On the (eighth and) ninth day of Christmas, the NICU gave to me: nine dads kangarooing, eight moms a-pumping, seven monitors chiming, six nurses charting, five needle sticks, four brain surgeries, three minute scrubs, two blood transfusions, and a micropreemie in an isolette.
I’ll start in order. I was super impressed with myself for thinking up day eight. The original verse is “eight maids a-milking,” and my verse is “moms a-pumping.” Lol. Anyway, pumping in the NICU is almost like a rite of passage for preemie moms. I don’t even remember my first couple pumping sessions because I was so out of it on magnesium. My first memory of pumping contrasts sharply with what I thought my first time feeding my baby would be. I pictured me, in a hospital bed, relatively healthy and not sliced open, with my baby, as we both learned how to do this thing called breastfeeding. Mr Minion would be in charge of bringing me snacks and stuff.

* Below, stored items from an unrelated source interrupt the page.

===== src/rtl/sbpd_pkg.sv =====
// shared constants, types and band edge tables for the spectrum band peak detector
package sbpd_pkg;

	// frame geometry and sample widths
	localparam int BIN_COUNT  = 512;
	localparam int FFT_POINTS = 1024;
	localparam int AMP_WIDTH  = 24;

	localparam int BIN_W      = $clog2(BIN_COUNT);
	localparam int FFT_SHIFT  = $clog2(FFT_POINTS);
	localparam int RATE_W     = 17;
	localparam int BAND_W     = 4;
	localparam int EDGE_W     = 14;
	localparam int PROD_W     = BIN_W + RATE_W;

	// configuration register indexes
	localparam logic REG_BAND_MODE   = 1'b0;
	localparam logic REG_SAMPLE_RATE = 1'b1;

	// band table selection codes
	localparam logic [1:0] MODE_THREE = 2'd0;
	localparam logic [1:0] MODE_FOUR  = 2'd1;
	localparam logic [1:0] MODE_TEN   = 2'd2;

	localparam logic [1:0]        MODE_RESET = MODE_TEN;
	localparam logic [RATE_W-1:0] RATE_RESET = RATE_W'(44100);

	// one result beat
	typedef struct packed {
		logic [BAND_W-1:0]    band;
		logic [AMP_WIDTH-1:0] peak;
		logic                 done;
		logic                 last;
	} result_t;

	// number of bands in the selected table (unused code behaves as ten bands)
	function automatic logic [BAND_W-1:0] band_count(input logic [1:0] mode);
		logic [BAND_W-1:0] cnt;
		unique case (mode)
			MODE_THREE: cnt = BAND_W'(3);
			MODE_FOUR:  cnt = BAND_W'(4);
			default:    cnt = BAND_W'(10);
		endcase
		return cnt;
	endfunction

	// upper edge in Hz of a band, index clamped to the last band of the table
	function automatic logic [EDGE_W-1:0] band_edge(input logic [1:0] mode,
		input logic [BAND_W-1:0] band);
		logic [BAND_W-1:0] cnt;
		logic [BAND_W-1:0] idx;
		logic [EDGE_W-1:0] edge_hz;
		cnt = band_count(mode);
		idx = (band < cnt) ? band : cnt - BAND_W'(1);
		edge_hz = EDGE_W'(16000);
		unique case (mode)
			MODE_THREE: begin
				unique case (idx)
					BAND_W'(0): edge_hz = EDGE_W'(120);
					BAND_W'(1): edge_hz = EDGE_W'(1000);
					default:    edge_hz = EDGE_W'(16000);
				endcase
			end
			MODE_FOUR: begin
				unique case (idx)
					BAND_W'(0): edge_hz = EDGE_W'(120);
					BAND_W'(1): edge_hz = EDGE_W'(800);
					BAND_W'(2): edge_hz = EDGE_W'(2000);
					default:    edge_hz = EDGE_W'(16000);
				endcase
			end
			default: begin
				unique case (idx)
					BAND_W'(0): edge_hz = EDGE_W'(60);
					BAND_W'(1): edge_hz = EDGE_W'(120);
					BAND_W'(2): edge_hz = EDGE_W'(250);
					BAND_W'(3): edge_hz = EDGE_W'(355);
					BAND_W'(4): edge_hz = EDGE_W'(710);
					BAND_W'(5): edge_hz = EDGE_W'(1420);
					BAND_W'(6): edge_hz = EDGE_W'(2840);
					BAND_W'(7): edge_hz = EDGE_W'(5680);
					BAND_W'(8): edge_hz = EDGE_W'(11360);
					default:    edge_hz = EDGE_W'(16000);
				endcase
			end
		endcase
		return edge_hz;
	endfunction

endpackage


===== src/rtl/spectrum_band_peak_detector_unit.sv =====
// spectrum band peak detector: per-band peak of a stream of fft bin magnitudes
//
// usage:
//   input channel (in_valid / in_stall / bin_amplitude) takes one fft bin per beat,
//   bin 0 first; bin 0 only restarts the frame, bins 1 .. BIN_COUNT-1 are scored.
//   output channel (out_valid / out_stall / band_number, band_peak, frame_done,
//   last_of_run) gives one beat when a band closes and one for the last bin of a
//   frame (frame_done = 1); the last bin can give two beats.
//   configuration: cfg_wr_en with cfg_index / cfg_wr_data writes band_mode or
//   sample_rate_hz; write only while no beats are pending.
// timing:
//   an accepted bin is scored in the cycle it is accepted (bin frequency by one
//   bin-index times sample-rate multiply); its beats are registered into the result
//   buffer behind any waiting beats. one bin per cycle is sustained; the three-entry
//   result buffer stalls the input only while it holds two or more beats, which
//   happens when the receiver stalls or after a two-beat last bin.
// reset:
//   arst_n clears frame state and empties the result buffer, band_mode returns to ten
//   bands and sample_rate_hz to 44100. while out_stall is high, beats stay in the
//   buffer unchanged and the input stalls once two are waiting.
module spectrum_band_peak_detector_unit
	import sbpd_pkg::*;
(
	input  logic                 clk,
	input  logic                 arst_n,
	input  logic                 cfg_wr_en,
	input  logic                 cfg_index,
	input  logic [RATE_W-1:0]    cfg_wr_data,
	input  logic                 in_valid,
	output logic                 in_stall,
	input  logic [23:0]          bin_amplitude,
	output logic                 out_valid,
	input  logic                 out_stall,
	output logic [3:0]           band_number,
	output logic [23:0]          band_peak,
	output logic                 frame_done,
	output logic                 last_of_run
);

	// configuration registers
	logic [1:0]        band_mode_q;
	logic [RATE_W-1:0] sample_rate_q;

	// frame state
	logic [BIN_W-1:0]     bin_q;
	logic [BAND_W-1:0]    active_q;
	logic [BAND_W-1:0]    prior_q;
	logic [AMP_WIDTH-1:0] peak_q;

	// result buffer, entry 0 is the output register
	result_t    buf_q [3];
	logic [1:0] count_q;

	// scoring signals
	logic                 accept;
	logic                 pop;
	logic [AMP_WIDTH-1:0] amp;
	logic                 first_bin;
	logic                 close_band;
	logic                 last_bin;
	logic [AMP_WIDTH-1:0] new_peak;
	logic [PROD_W-1:0]    prod;
	logic [PROD_W-1:0]    freq;
	logic [EDGE_W-1:0]    edge_hz;
	logic                 advance;
	logic [1:0]           nres;
	result_t              res0;
	result_t              res1;
	logic [1:0]           base;
	result_t              buf_d [3];

	assign accept = in_valid && !in_stall;
	assign pop    = out_valid && !out_stall;
	assign amp    = bin_amplitude[AMP_WIDTH-1:0];

	// configuration writes
	always_ff @(posedge clk or negedge arst_n) begin
		if (!arst_n) begin
			band_mode_q   <= MODE_RESET;
			sample_rate_q <= RATE_RESET;
		end else if (cfg_wr_en) begin
			unique case (cfg_index)
				REG_BAND_MODE:   band_mode_q   <= cfg_wr_data[1:0];
				REG_SAMPLE_RATE: sample_rate_q <= cfg_wr_data;
				default:         band_mode_q   <= band_mode_q;
			endcase
		end
	end

	// bin scoring: peak update, band closing and band advance
	always_comb begin
		first_bin  = (bin_q == BIN_W'(1));
		close_band = !first_bin && (active_q != prior_q);
		last_bin   = (bin_q == BIN_W'(BIN_COUNT - 1));
		if (first_bin || close_band || amp > peak_q) begin
			new_peak = amp;
		end else begin
			new_peak = peak_q;
		end
		prod    = PROD_W'(bin_q) * PROD_W'(sample_rate_q);
		freq    = prod >> FFT_SHIFT;
		edge_hz = band_edge(band_mode_q, active_q);
		advance = ((active_q + BAND_W'(1)) < band_count(band_mode_q))
			&& (freq > PROD_W'(edge_hz));
	end

	// result beats caused by this bin
	always_comb begin
		res0 = '{band: prior_q, peak: peak_q, done: 1'b0, last: !last_bin};
		res1 = '{band: active_q, peak: new_peak, done: 1'b1, last: 1'b1};
		nres = 2'd0;
		if (bin_q != '0) begin
			if (close_band && last_bin) begin
				nres = 2'd2;
			end else if (close_band || last_bin) begin
				nres = 2'd1;
				if (!close_band) begin
					res0 = res1;
				end
			end
		end
		if (!accept) begin
			nres = 2'd0;
		end
	end

	// frame state update
	always_ff @(posedge clk or negedge arst_n) begin
		if (!arst_n) begin
			bin_q    <= '0;
			active_q <= '0;
			prior_q  <= '0;
			peak_q   <= '0;
		end else if (accept) begin
			if (bin_q == '0 || last_bin) begin
				bin_q    <= (bin_q == '0) ? BIN_W'(1) : '0;
				active_q <= '0;
				prior_q  <= '0;
				peak_q   <= '0;
			end else begin
				bin_q    <= bin_q + BIN_W'(1);
				active_q <= advance ? active_q + BAND_W'(1) : active_q;
				prior_q  <= active_q;
				peak_q   <= new_peak;
			end
		end
	end

	// result buffer: shift on pop, new beats land behind what remains
	always_comb begin
		base = count_q - {1'b0, pop};
		for (int i = 0; i < 3; i++) begin
			if (pop && i < 2) begin
				buf_d[i] = buf_q[i+1];
			end else begin
				buf_d[i] = buf_q[i];
			end
			if (nres != 2'd0 && 2'(i) == base) begin
				buf_d[i] = res0;
			end
			if (nres == 2'd2 && 2'(i) == base + 2'd1) begin
				buf_d[i] = res1;
			end
		end
	end

	always_ff @(posedge clk) begin
		for (int i = 0; i < 3; i++) begin
			buf_q[i] <= buf_d[i];
		end
	end

	always_ff @(posedge clk or negedge arst_n) begin
		if (!arst_n) begin
			count_q <= '0;
		end else begin
			count_q <= count_q - {1'b0, pop} + nres;
		end
	end

	// ports
	assign in_stall    = (count_q > 2'd1);
	assign out_valid   = (count_q != 2'd0);
	assign band_number = buf_q[0].band;
	assign band_peak   = buf_q[0].peak;
	assign frame_done  = buf_q[0].done;
	assign last_of_run = buf_q[0].last;

	// checks
	a_room_for_two: assert property (@(posedge clk) disable iff (!arst_n)
		accept |-> count_q <= 2'd1)
		else $error("bin accepted without room for two beats");

	a_frame_wrap: assert property (@(posedge clk) disable iff (!arst_n)
		accept && bin_q == BIN_W'(BIN_COUNT - 1) |=> bin_q == '0)
		else $error("frame did not restart after the last bin");

	a_done_is_last: assert property (@(posedge clk) disable iff (!arst_n)
		out_valid && frame_done |-> last_of_run)
		else $error("frame_done beat not marked last_of_run");

	a_bin_zero_silent: assert property (@(posedge clk) disable iff (!arst_n)
		accept && bin_q == '0 && !pop |=> count_q == $past(count_q))
		else $error("bin zero produced a beat");

endmodule


===== config.mk =====
export PLATFORM = sky130hd
export DESIGN_NAME = spectrum_band_peak_detector_unit
export DESIGN_NICKNAME = d
export VERILOG_FILES = /design/src/rtl/sbpd_pkg.sv /design/src/rtl/spectrum_band_peak_detector_unit.sv
export SDC_FILE = /design/constraint.sdc
export NUM_CORES = 1
export LEC_CHECK = 0
export CORE_AREA = 2 2 198 142
export DETAILED_ROUTE_END_ITERATION = 7
export DIE_AREA = 0 0 200 144
export DONT_BUFFER_PORTS = 1
export PLACE_DENSITY = 0.67
export SYNTH_ARGS = -nofsm -noshare
export SYNTH_HDL_FRONTEND = slang
export SYNTH_SLANG_ARGS = --single-unit

===== constraint.sdc =====
create_clock -name clk -period 8.7 [get_ports clk]
set_input_delay 0 -clock clk [delete_from_list [all_inputs] [get_ports clk]]
set_output_delay 0 -clock clk [all_outputs]
set_load 0.05 [all_outputs]

## Yosys cells after proc, flatten, opt, wreduce, memory -nomap -nowiden

Memories as Yosys holds them, arrays and structs flattened.
Index checks and enable logic that the tools add are counted.

- Register bits: 62
- RAM bits: 90
- Bits in read-only memories: 224
- Bits of input ports: 47
- Output and inout port bits: 32
- Word-level logic and storage cells: 92
- Memories: 2

- Add/subtract/negate cells: 6
- $mul: 1
- Order comparisons: 5
- Equality and inequality tests: 11
- Multiplexer cells: 28
- Bitwise operators: 1
- Reductions and logical operators: 31

Memory list:

| name | depth | width | rd ports | clocked after Yosys merged registers in | wr ports | line | text |
|---|---|---|---|---|---|---|---|
| (name not given) | 16 | 14 | 1 | 0 | 0 | sbpd_pkg.sv:73 | `unique case (idx)` |
| buf_q | 3 | 30 | 3 | 0 | 3 | spectrum_band_peak_detector_unit.sv:51 | `result_t buf_q [3];` |

Operators by type and width:

| cell | number |
|---|---|
| 30-bit 2-to-1 mux | 12 |
| 14-bit case mux with 2 select lines | 2 |
| 24-bit 2-to-1 mux | 2 |
| 14-bit case mux with 3 select lines | 1 |
| 9-bit by 17-bit multiplier with 26-bit output | 1 |
| 24-bit greater-than comparator | 1 |
| 16-bit by 14-bit greater-than comparator with 1-bit output | 1 |
| 4-bit 2-to-1 mux | 4 |
| 1-bit logical AND | 11 |
| 9-bit by 1-bit adder with 9-bit output (second input constant) | 1 |
| 9-bit by 1-bit equality test with 1-bit output (second input constant) | 1 |
| 9-bit equality test (second input constant) | 1 |
| 9-bit logical NOT | 1 |
| 9-bit 2-to-1 mux | 1 |
| 9-bit nonzero test | 1 |
| 4-bit less-than comparator | 2 |
| 4-bit case mux with 2 select lines | 1 |
| 2-bit logical NOT | 3 |
| 2-bit 2-to-1 mux | 3 |
| 2-bit AND reduction | 3 |
| 2-bit nonzero test | 3 |
| 4-bit by 1-bit adder with 4-bit output (second input constant) | 1 |
| 1-bit by 2-bit equality test with 1-bit output (first input constant) | 2 |
| 2-bit equality test (first input constant) | 2 |
| other kinds (15) | 22 |

## Logic depth before layout (Yosys ltp)

Gate-level depths: netlist (run 1).

- Depth after elaboration: 12
- Depth in mapped cells: 28
- Mapped depth without buffers: 27

## Least setup slack after synthesis (run 1)

Ideal clock, no wire load.

- Path type: reg-to-reg
- Start point: reg bin_q[2]
- End point: reg active_q[2]
- Library setup time: 0.087 ns
- Arrival time: 6.766 ns
- Slack: 1.848 ns
- Stages on the path, launching flop included: 27
- Cell sequence: dfrtp_1 -> clkbuf_1 -> clkbuf_1 -> nand2_1 -> fa_1 -> inv_1 -> fa_1 -> fa_1 -> inv_1 -> fa_1 -> inv_1 -> ha_1 -> a21o_1 -> a21o_1 -> a31oi_2 -> a21oi_2 -> or3_2 -> a21oi_1 -> xnor2_1 -> ha_1 -> nand4_1 -> o211a_1 -> a221oi_1 -> a31oi_1 -> a2111o_1 -> or4_1 -> o211ai_1

- Cells in the longest elaborated chain, start to end: 5

Ends and longest elaborated chain:

| element | line | text |
|---|---|---|
| start, declared | spectrum_band_peak_detector_unit.sv:45 | `logic [BIN_W-1:0] bin_q;` |
| start signal, assigned | spectrum_band_peak_detector_unit.sv:136 | `bin_q <= (bin_q == '0) ? BIN_W'(1) : '0;` |
| start signal, assigned | spectrum_band_peak_detector_unit.sv:141 | `bin_q <= bin_q + BIN_W'(1);` |
| 9-bit by 17-bit multiplier with 26-bit output | spectrum_band_peak_detector_unit.sv:100 | `prod = PROD_W'(bin_q) * PROD_W'(sample_rate_q);` |
| 16-bit by 14-bit greater-than comparator with 1-bit output | spectrum_band_peak_detector_unit.sv:104 | `&& (freq > PROD_W'(edge_hz));` |
| 1-bit logical AND | spectrum_band_peak_detector_unit.sv:104 |  |
| 2-bit nonzero test (no source line) | - |  |
| 2-bit AND reduction (no source line) | - |  |
| end signal, assigned | spectrum_band_peak_detector_unit.sv:142 | `active_q <= advance ? active_q + BAND_W'(1) : active_q;` |
| end, declared | spectrum_band_peak_detector_unit.sv:46 | `logic [BAND_W-1:0] active_q;` |

Several ways; a longest one is shown, not always the timed one.
A chain may end at the register's enable or synchronous reset.

## Worst setup path in the final report (run 1)

Ends and elaborated chain as after synthesis.

==> results of run 1 <==
==> flip-flops by register name, summed over array words and instances, names as in the netlist <==
register	flops
sample_rate_q	17
prior_q	4
active_q	4
count_q	2
buf_q	90
peak_q	24
bin_q	9
band_mode_q	2
==> synth_stat cells (7+ instances only) <==
| library cell | count | share of area, % |
|---|---|---|
| and2_1 | 84 | 3.9 |
| a22o_1 | 57 | 3.7 |
| inv_1 | 169 | 4.7 |
| xor2_1 | 14 | 0.91 |
| mux2i_1 | 28 | 2.1 |
| nor3_1 | 9 | 0.33 |
| mux2_2 | 18 | 1.5 |
| nand2_1 | 154 | 4.3 |
| dfstp_2 | 7 | 1.4 |
| nor2b_1 | 11 | 0.51 |
| dfrtp_1 | 55 | 10 |
| o22ai_1 | 57 | 2.6 |
| a21oi_1 | 89 | 3.3 |
| xnor2_1 | 10 | 0.65 |
| clkbuf_1 | 67 | 1.9 |
| o21ai_0 | 44 | 1.6 |
| edfxtp_1 | 84 | 19 |
| fa_1 | 105 | 16 |
| buf_4 | 29 | 1.6 |
| nor2_1 | 85 | 2.4 |
| nand2b_1 | 8 | 0.37 |
| buf_2 | 12 | 0.44 |
| a21o_1 | 24 | 1.3 |
| nand4_1 | 15 | 0.69 |
| nand3_1 | 22 | 0.81 |
| ha_1 | 103 | 9.5 |
==> cell type report <==
class | instances | share of cell area [%]
sequential | 152 | 28.6
tap | 371 | 3.16
inverter | 169 | 4.32
clock inverter | 15 | 1.25
multi-input combinational | 1008 | 55.6
timing repair buffer | 62 | 4.11
clock buffer | 17 | 2.90
antenna | 1 | 0.0171
==> report_power, final <==
part	leakage [µW]	total (µW)	internal, µW	switching (µW)
Sequential	0.00163	1520	1050	470
Clock	0.000291	784	435	349
Combinational	0.00489	2690	1040	1640
Total	0.00681	4990	2530	2460
==> through the flow <==
stage               setup slack (ns)  std cells  util [%]  power [µW]
detailed placement              1.26       1714      50.0        4150
global placement                1.28       1714      50.0        4070
floorplan                       1.85       1443         -        3530
global route                   0.665       1795      54.1        5440
finish                          1.09       1795      54.1        4990
CTS                             1.18       1794      54.1        4980
==> layer usage <==
| metal | GRT usage [%] | up-vias | wire length [µm] |
|---|---|---|---|
| met5 | 0 | - | 0 |
| met4 | 5.81 | 0 | 278 |
| met3 | 4.69 | 19 | 2470 |
| met2 | 36.5 | 363 | 14600 |
| met1 | 37.6 | 5116 | 16600 |
| li1 | - | 4809 | - |
==> worst max-delay path: stages (launching register included) <==
cell	delay, ns
dfrtp_1	0.85
nand2_1	0.17
fa_1	0.58
inv_1	0.06
fa_1	0.49
inv_1	0.05
fa_1	0.48
fa_1	0.55
inv_1	0.04
ha_1	0.29
a211oi_1	0.33
o41ai_2	0.17
a31oi_2	0.39
a21oi_2	0.15
or3_2	0.50
a21oi_1	0.21
xnor2_1	0.09
ha_1	0.28
nand4_1	0.13
o211a_1	0.25
a221oi_1	0.37
a31oi_1	0.08
a2111o_1	0.49
or4_1	0.41
o211ai_1	0.10
==> cells by family after synthesis <==
logic type,after synthesis,synth area share [%]
compound gates,311,15.1
xor+xnor,24,1.55
fa+ha+maj,208,25.0
buf+inv,283,8.87
flops,152,31.0
mux,46,3.57
simple gates,419,14.9
==> final timing paths <==
kind                                                start                       endpoint  slack, ns  cells past startpoint
worst max-delay path                 bin_q[2]$_DFFE_PN0P_        active_q[2]$_DFFE_PN0P_       1.09                     24
worst min-delay path                             in_valid         prior_q[1]$_DFFE_PN0P_       0.14                      2
worst max register to register       bin_q[2]$_DFFE_PN0P_        active_q[2]$_DFFE_PN0P_       1.09                     24
worst min register to register  buf_q[0][60]$_SDFFE_PP1P_      buf_q[0][60]$_SDFFE_PP1P_       0.48                      2
max in group asynchronous                          arst_n  sample_rate_q[15]$_DFFE_PN1P_       8.20                      2
min in group asynchronous                          arst_n         peak_q[13]$_DFFE_PN0P_       0.17                      2
==> results by group, run 1 <==
Outcome
  • Outcome: complete, no violations

Power
  • Power Density: ~340 nW/µm²
  • Lkg Pwr: 0.00681 µW
  • VDD IR max: 0.158 mV

Die
  • Area of the core: 27,100 µm²
  • Die height: 144 µm
  • # IOs: between 70 and 80
  • Die W: 200 µm
  • Starting Density: 49.9%
  • DIE AREA: between 20,000 and 30,000 µm²
  • Row cnt: 51

Worst setup path
  • Arr. time, crit path: ~8 ns
  • Worst setup path category: register to register
  • Worst setup SP type: register
  • CP required: 9.05 ns
  • Setup crit end kind: register
  • Largest fanout on the critical path: 23

Clock network
  • Number of hold buffers added after cts: 48
  • CTS clk-pin slew, worst paths: 0.07 ns
  • Sink Count: 152
  • H-Tree Depth: 4
  • Worst skew pair latency: 0.44 ns
  • Root Buffer: clkbuf_16
  • TritonCTS clock tree: built
  • Cts bufs inserted: 17
  • Maximum root-to-sink buffer count: 2
  • Cts repair resizes: 0
  • Setup Fix Bufs, Post-CTS: 0

Run
  • Max-cap violation count: 0

Final layout
  • # nets final: 1,665
  • Commonest non-fill, non-tap cell in the layout: inv_1
  • Multi-input logic area: ~8000 µm²
  • Fillers: 2,340
  • Register area: 4200 µm²
  • Final design area excluding fillers: 14,700 µm²
  • Area growth from synthesis to layout: 8.39%
  • Ratio of cells with drive above 1 in the final layout: 6.96%
  • Commonest cells after routing, fill and taps aside: 169 x inv_1, 154 x nand2_1, 105 x fa_1

Timing
  • Highest Clock Rate: 131 MHz
  • Final Hold Fails: 0
  • Worst slew pin tran: 1.21 ns
  • Part of the cycle the worst path needs: 87.4%
  • Clk_skew: 0.00874 ns
  • Unrepaired setup endpoints after global routing: no
  • Slew Limit Fails: 0
  • Worst rel slew slack: 19.5%
  • Final hold slack: 0.136 ns
  • Final setup vio count: 0
  • Min cycle time layout: around 7.6 ns
  • Setup TNS: 0 ns

Synthesis
  • Synth Instances: 1,443
  • Ys async rst share: 40.8%
  • Mapped Nets: about 1,700
  • Dominant register cell in the synthesized netlist: edfxtp_1
  • Number of synthesized flops with an enable pin: 84
  • Synthesized area: 13,500 µm²
  • Unique masters post-synth: 62
  • Mapped Avg Cell Area: approximately 9.4 µm²
  • Seq/Total Area, Yosys: a little under a third
  • FF+latch count, synth: 152
  • YS warnings: 0

Global routing
  • Largest net degree at the start of global routing: 63
  • Total grt overflow: 0
  • Vias in the first global route: 10,300
  • Antenna violations before repair: 1
  • First-pass GRT wire length: roughly 55,000 µm
  • Total track usage: 24.8%

Placed design
  • IO buf count: 0
  • RePlAce Congestion: 0.891
  • DP Area: 13,600 µm²
  • HPWL after detailed placement: about 23,000 µm

Routing
  • Vias: ~10,000
  • Drt wl/cell: 18.9 µm
  • Routed WL: 33,900 µm
  • Drt drc: 0
  • DR iter-0 viols: 879
  • Post-route ant nets: 0
  • Vias/cell: 5.74
  • Router iterations before antenna repair: 7

Worst hold path
  • Tightest Hold Check Type: primary input to register
(Power assumes the default switching activity.)
==> run 2: changes to the inputs <==
BUFFER_PORTS_ARGS = -buffer_cell sky130_fd_sc_hd__buf_2   (was not set)
DONT_BUFFER_PORTS = not set   (was 1)
PLACE_DENSITY = 0.7   (was 0.67)
==> run 2 against run 1 <==
  * Utilization up 1.2 points
  * Via count grew 3.0%
  * Sequential share of layout area fell by 0.63 points
  * Count of clock-buffer cells in the layout is the same
  * Critical endpoint unchanged
  * Largest cell class unchanged
  * Highest routed layer unchanged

Instead, I got a hazy couple of days post-surgery, where I was confined to bed due to my epidural and magnesium. The very first time I actually remember pumping was at like three in the morning a couple days after Little Miss Minion had been born. I was on a very erratic medication schedule, since I spent pretty much every waking minute in the NICU, and my pain meds had long worn off. Looking back, this was a serious error on my part. When you are pretty much disemboweled, albeit gently, you want to remember to take your pain meds. Anyway, so I’m in agony, unable get out of bed by myself. Mr Minion and I tried to set the pump up in my bed, but the angle was wrong and I couldn’t change it because of the blinding pain. So he had to pretty much pick me up without opening my incision and help me hobble to the small couch he slept on. I was freezing and shivering aggravated both my incision and my back. I had been sitting and sleeping in pretty much one position for days now, so my back was very tight. I remember crying because I was in so much pain, and I was so tired and all I wanted to was sleep.
The NICU had given us access to their Snappies, which are sterile milk collection tubes that hook onto any pump. They have measurements along the side, because everything that CAN be measured in the NICU IS measured. Where most books and things I had seen measured the amount of milk a baby needed in ounces, these containers measured in milliliters. I would pump and pump and pump and send off containers with five, seven, two milliliters. Mr Minion would come back from dropping them off and tell me that the nurses were so impressed with my output. He would also stop in and see Little Miss Minion during these midnight milk drops, and then report back to me with how she was doing.
I remember being so determined to breastfeed. It was the only thing left of my “birth plan,” if you can really call it that. The nurses said she wouldn’t be big enough to even attempt it until she reached about 34-35 weeks gestational, so about a month and a half old. In the meantime, I kept pumping. Soon, she was mature enough to start getting my milk through a tube in her nose (nasogastric tube). They started her off with 2 mls every four hours. Then, they upped it to 4 mls. Then, 9mls. My milk supply stabilized and they started freezing it. Then they told us to start freezing it at home because I had an entire shelf in the freezer. One day, I was talking to one of the nurses about how afraid I was about my supply, because I still wasn’t making the amounts usually made by a full term mom. She laughed and walked me back to the freezer, where Little Miss Minion had three big tubs full of snappies.
Kangarooing is one of the best parts of being a preemie parent. Kangaroo care is when the baby is placed on the chest of the mom or dad, skin to skin, and then lots of heated blankets are arranged over the baby to keep them warm. Kangaroo care is proven to regulate heart rate, breathing, and is the only way to really hold your micropreemie for the first few weeks. It can be a little challenging to work around tubes, wires, oxygen supports, but it’s pure bliss. It helps dads to bond, helps mom to produce more milk, and helps everyone to feel more like a regular family. The first time Mr Minion and I each held her, it was in kangaroo care.